The thing that makes this work so interesting is that viruses tend to mutate rapidly, especially once they have been transmitted to humans. For this reason, we cannot know for sure how humans will react to a specific virus that has been found in animals until the first human is infected with it. The genomic comparison is key in predicting whether the virus is likely to jump from animal to human, but not necessarily how the human will react to it.
It seems that the significance of your work is in preventing disease outbreaks. Could you discuss that more?
The work I do is all about control and prevention. For example, the issue of risk factors for zoonotic diseases, or conditions that increase the probability of disease occurring, is something that is incorporated in my research. In observing the environment, in my research for example, we noted that humans in the area being studied would use untreated water straight from the river, which we came to find that wild animals were also using.
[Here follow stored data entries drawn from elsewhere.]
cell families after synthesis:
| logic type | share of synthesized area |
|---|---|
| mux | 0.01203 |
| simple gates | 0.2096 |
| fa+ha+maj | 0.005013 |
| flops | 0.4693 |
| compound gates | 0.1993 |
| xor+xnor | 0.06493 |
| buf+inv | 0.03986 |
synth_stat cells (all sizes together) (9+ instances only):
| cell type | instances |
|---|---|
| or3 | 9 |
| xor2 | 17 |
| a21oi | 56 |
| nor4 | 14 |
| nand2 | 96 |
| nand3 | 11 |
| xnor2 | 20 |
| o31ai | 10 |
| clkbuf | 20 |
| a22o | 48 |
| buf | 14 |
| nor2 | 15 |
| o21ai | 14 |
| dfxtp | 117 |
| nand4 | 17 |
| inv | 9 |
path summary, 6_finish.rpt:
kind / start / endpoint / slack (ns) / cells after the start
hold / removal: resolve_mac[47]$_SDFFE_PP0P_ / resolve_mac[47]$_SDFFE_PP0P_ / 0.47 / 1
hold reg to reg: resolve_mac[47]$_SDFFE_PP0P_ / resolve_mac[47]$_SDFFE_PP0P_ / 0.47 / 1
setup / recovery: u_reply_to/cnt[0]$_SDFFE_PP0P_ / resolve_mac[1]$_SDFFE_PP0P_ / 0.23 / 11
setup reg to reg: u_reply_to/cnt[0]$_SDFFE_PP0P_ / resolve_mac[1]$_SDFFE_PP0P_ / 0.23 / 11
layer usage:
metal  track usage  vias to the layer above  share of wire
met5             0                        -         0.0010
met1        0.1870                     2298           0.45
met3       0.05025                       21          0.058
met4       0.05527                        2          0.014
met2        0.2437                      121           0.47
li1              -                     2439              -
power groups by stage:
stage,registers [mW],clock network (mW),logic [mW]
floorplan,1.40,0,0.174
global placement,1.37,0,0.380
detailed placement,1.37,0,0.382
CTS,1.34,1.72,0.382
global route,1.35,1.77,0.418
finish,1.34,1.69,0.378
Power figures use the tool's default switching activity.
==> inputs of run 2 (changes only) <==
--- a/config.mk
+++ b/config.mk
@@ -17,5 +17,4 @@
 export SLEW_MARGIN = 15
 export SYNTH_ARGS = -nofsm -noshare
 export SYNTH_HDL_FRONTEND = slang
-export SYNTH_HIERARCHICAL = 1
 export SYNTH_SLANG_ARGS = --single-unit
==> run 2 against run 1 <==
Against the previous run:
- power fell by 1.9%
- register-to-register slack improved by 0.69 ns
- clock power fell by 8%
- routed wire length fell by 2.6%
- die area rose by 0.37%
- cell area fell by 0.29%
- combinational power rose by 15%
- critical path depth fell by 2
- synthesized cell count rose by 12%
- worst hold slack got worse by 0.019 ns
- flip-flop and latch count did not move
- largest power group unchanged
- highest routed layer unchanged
## src/rtl/cd_pkg.sv

```systemverilog
// Shared definitions for the cd_param datapath: ALU opcodes, instruction field
// positions, register-address width and the next-PC source encoding.
package cd_pkg;

    localparam int REG_AW = 4;

    localparam int OPC_MSB = 15;
    localparam int OPC_LSB = 10;
    localparam int RA1_MSB = 11;
    localparam int RA1_LSB = 8;
    localparam int RA2_MSB = 7;
    localparam int RA2_LSB = 4;
    localparam int WA3_MSB = 3;
    localparam int WA3_LSB = 0;
    localparam int IMM_MSB = 11;
    localparam int IMM_LSB = 4;
    localparam int IMM_W   = IMM_MSB - IMM_LSB + 1;

    localparam logic [2:0] ALU_PASS = 3'b000;
    localparam logic [2:0] ALU_NOT  = 3'b001;
    localparam logic [2:0] ALU_ADD  = 3'b010;
    localparam logic [2:0] ALU_SUB  = 3'b011;
    localparam logic [2:0] ALU_AND  = 3'b100;
    localparam logic [2:0] ALU_OR   = 3'b101;
    localparam logic [2:0] ALU_NEGA = 3'b110;
    localparam logic [2:0] ALU_NEGB = 3'b111;

    typedef enum logic [1:0] {
        PC_SEQ,
        PC_JUMP,
        PC_CALL,
        PC_RET
    } pc_src_e;

endpackage

```

## src/rtl/pila_retorno.sv

```systemverilog
// pila_retorno: DEPTH x PC_W return-address LIFO. Pop wins over push; a push
// when full or a pop when empty leaves sp unchanged (the caller flags the fault).
module pila_retorno #(
    parameter  int DEPTH = 8,
    parameter  int PC_W  = 10,
    localparam int SP_W  = $clog2(DEPTH) + 1
) (
    input  logic            clk,
    input  logic            reset,
    input  logic            push_i,
    input  logic            pop_i,
    input  logic [PC_W-1:0] din_i,
    output logic [PC_W-1:0] dout_o,
    output logic            full_o,
    output logic            empty_o,
    output logic [SP_W-1:0] sp_o
);

    logic [PC_W-1:0] mem_q [DEPTH];
    logic [SP_W-1:0] sp_q, sp_d;
    logic [SP_W-2:0] wr_idx, rd_idx;
    logic            do_push, do_pop;

    // DEPTH is a power of two, so sp == DEPTH is exactly the MSB being set.
    assign full_o  = sp_q[SP_W-1];
    assign empty_o = (sp_q == '0);
    assign sp_o    = sp_q;

    assign wr_idx  = sp_q[SP_W-2:0];
    assign rd_idx  = wr_idx - (SP_W-1)'(1);
    assign dout_o  = mem_q[rd_idx];

    assign do_pop  = pop_i & ~empty_o;
    assign do_push = push_i & ~pop_i & ~full_o;

    always_comb begin
        // NOTE: default assignment first so every path drives sp_d; no latch.
        sp_d = sp_q;
        if (do_pop) begin
            sp_d = sp_q - SP_W'(1);
        end else if (do_push) begin
            sp_d = sp_q + SP_W'(1);
        end
    end

    always_ff @(posedge clk) begin
        // NOTE: non-blocking for all clocked state so every register samples pre-edge values.
        if (!reset) begin
            sp_q <= '0;
        end else begin
            sp_q <= sp_d;
        end
    end

    // NOTE: storage arrays carry no reset; only the pointer is reset, which makes old entries unreachable.
    always_ff @(posedge clk) begin
        if (reset && do_push) begin
            mem_q[wr_idx] <= din_i;
        end
    end

endmodule

```

## src/rtl/cd_param.sv

```systemverilog
// cd_param: parametrised single-cycle datapath with a hardware return stack and
// sticky stack-fault flags. Define CD_CARRY_EN to build the carry flag; otherwise c = 0.
module cd_param
    import cd_pkg::*;
#(
    parameter int DATA_W      = 8,
    parameter int PC_W        = 10,
    parameter int STACK_DEPTH = 8
) (
    input  logic            clk,
    input  logic            reset,
    input  logic [15:0]     instr,
    input  logic            s_inc,
    input  logic            s_inm,
    input  logic            we3,
    input  logic            wez,
    input  logic            wec,
    input  logic            s_call,
    input  logic            s_ret,
    input  logic [2:0]      op_alu,
    output logic [PC_W-1:0] pc,
    output logic [5:0]      opcode,
    output logic            z,
    output logic            c,
    output logic            stack_ovf,
    output logic            stack_udf
);

    localparam int SP_W  = $clog2(STACK_DEPTH) + 1;
    localparam int NREGS = 1 << REG_AW;

    logic [REG_AW-1:0] ra1, ra2, wa3;
    logic [IMM_W-1:0]  imm;
    logic [PC_W-1:0]   target;

    assign opcode = instr[OPC_MSB:OPC_LSB];
    assign ra1    = instr[RA1_MSB:RA1_LSB];
    assign ra2    = instr[RA2_MSB:RA2_LSB];
    assign wa3    = instr[WA3_MSB:WA3_LSB];
    assign imm    = instr[IMM_MSB:IMM_LSB];
    assign target = instr[PC_W-1:0];

    // Register file: r0 is never written and is forced to read zero.
    logic [DATA_W-1:0] rf_q [NREGS];
    logic [DATA_W-1:0] rd1, rd2, wb_data;

    assign rd1 = (ra1 == '0) ? '0 : rf_q[ra1];
    assign rd2 = (ra2 == '0) ? '0 : rf_q[ra2];

    always_ff @(posedge clk) begin
        if (reset && we3 && (wa3 != '0)) begin
            rf_q[wa3] <= wb_data;
        end
    end

    logic [DATA_W-1:0] alu_res;
`ifdef CD_CARRY_EN
    logic [DATA_W:0]   sum_ext;
    logic              alu_cy;

    assign sum_ext = {1'b0, rd1} + {1'b0, rd2};
`endif

    always_comb begin
        alu_res = '0;
`ifdef CD_CARRY_EN
        alu_cy  = 1'b0;
`endif
        case (op_alu)
            ALU_PASS: alu_res = rd1;
            ALU_NOT:  alu_res = ~rd1;
`ifdef CD_CARRY_EN
            ALU_ADD: begin
                alu_res = sum_ext[DATA_W-1:0];
                alu_cy  = sum_ext[DATA_W];
            end
            ALU_SUB: begin
                alu_res = rd1 - rd2;
                alu_cy  = (rd1 < rd2);
            end
`else
            ALU_ADD:  alu_res = rd1 + rd2;
            ALU_SUB:  alu_res = rd1 - rd2;
`endif
            ALU_AND:  alu_res = rd1 & rd2;
            ALU_OR:   alu_res = rd1 | rd2;
            ALU_NEGA: alu_res = '0 - rd1;
            ALU_NEGB: alu_res = '0 - rd2;
            default:  alu_res = '0;
        endcase
    end

    always_comb begin
        wb_data = alu_res;
        if (s_inm) begin
            wb_data              = '0;
            wb_data[IMM_W-1:0]   = imm;
        end
    end

    // Next-PC selection: return beats call beats sequential/jump.
    pc_src_e         pc_src;
    logic [PC_W-1:0] pc_q, pc_d, pc_plus1, stk_top;
    logic            stk_full, stk_empty;
    logic [SP_W-1:0] unused_stk_sp;

    always_comb begin
        if (s_ret) begin
            pc_src = PC_RET;
        end else if (s_call) begin
            pc_src = PC_CALL;
        end else if (s_inc) begin
            pc_src = PC_SEQ;
        end else begin
            pc_src = PC_JUMP;
        end
    end

    assign pc_plus1 = pc_q + PC_W'(1);

    always_comb begin
        pc_d = pc_plus1;
        case (pc_src)
            PC_RET:  pc_d = stk_empty ? pc_plus1 : stk_top;
            PC_CALL: pc_d = target;
            PC_JUMP: pc_d = target;
            PC_SEQ:  pc_d = pc_plus1;
            default: pc_d = pc_plus1;
        endcase
    end

    pila_retorno #(
        .DEPTH (STACK_DEPTH),
        .PC_W  (PC_W)
    ) u_stack (
        .clk     (clk),
        .reset   (reset),
        .push_i  (pc_src == PC_CALL),
        .pop_i   (pc_src == PC_RET),
        .din_i   (pc_plus1),
        .dout_o  (stk_top),
        .full_o  (stk_full),
        .empty_o (stk_empty),
        .sp_o    (unused_stk_sp)
    );

    logic z_q, z_d;
    logic ovf_q, ovf_d, udf_q, udf_d;

    assign z_d   = wez ? (alu_res == '0) : z_q;
    assign ovf_d = ovf_q | ((pc_src == PC_CALL) & stk_full);
    assign udf_d = udf_q | ((pc_src == PC_RET) & stk_empty);

    always_ff @(posedge clk) begin
        if (!reset) begin
            pc_q  <= '0;
            z_q   <= 1'b0;
            ovf_q <= 1'b0;
            udf_q <= 1'b0;
        end else begin
            pc_q  <= pc_d;
            z_q   <= z_d;
            ovf_q <= ovf_d;
            udf_q <= udf_d;
        end
    end

`ifdef CD_CARRY_EN
    logic c_q, c_d;

    assign c_d = wec ? alu_cy : c_q;

    always_ff @(posedge clk) begin
        if (!reset) begin
            c_q <= 1'b0;
        end else begin
            c_q <= c_d;
        end
    end

    assign c = c_q;
`else
    logic unused_wec;

    assign unused_wec = wec;
    assign c          = 1'b0;
`endif

    assign pc        = pc_q;
    assign z         = z_q;
    assign stack_ovf = ovf_q;
    assign stack_udf = udf_q;

endmodule

```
These are the type of risk factors that can be shared with government actors and measures can be put in place to decrease the risk factor.
The information that zoonotic disease specialists like myself gather (CDC 2020) then becomes imperative in advising governments about how to prevent or control the spread of disease. For example, we can suggest measures to improve hygiene, control vectors like mosquitoes, safehandling of bushmeat and animal products, and other aspects of human wildlife interaction that could help deter an outbreak.
Ultimately, once we are aware of the specific diseases that exist in wildlife, we are able to take the appropriate measures to prevent human transmission. For example, sometimes isolating or separating animals that carry harmful diseases from humans, is an effective way to prevent outbreaks. If we detect viruses early enough in the environment or in our wildlife, we can be more deliberate about human wildlife interaction and potentially prevent the next COVID-19.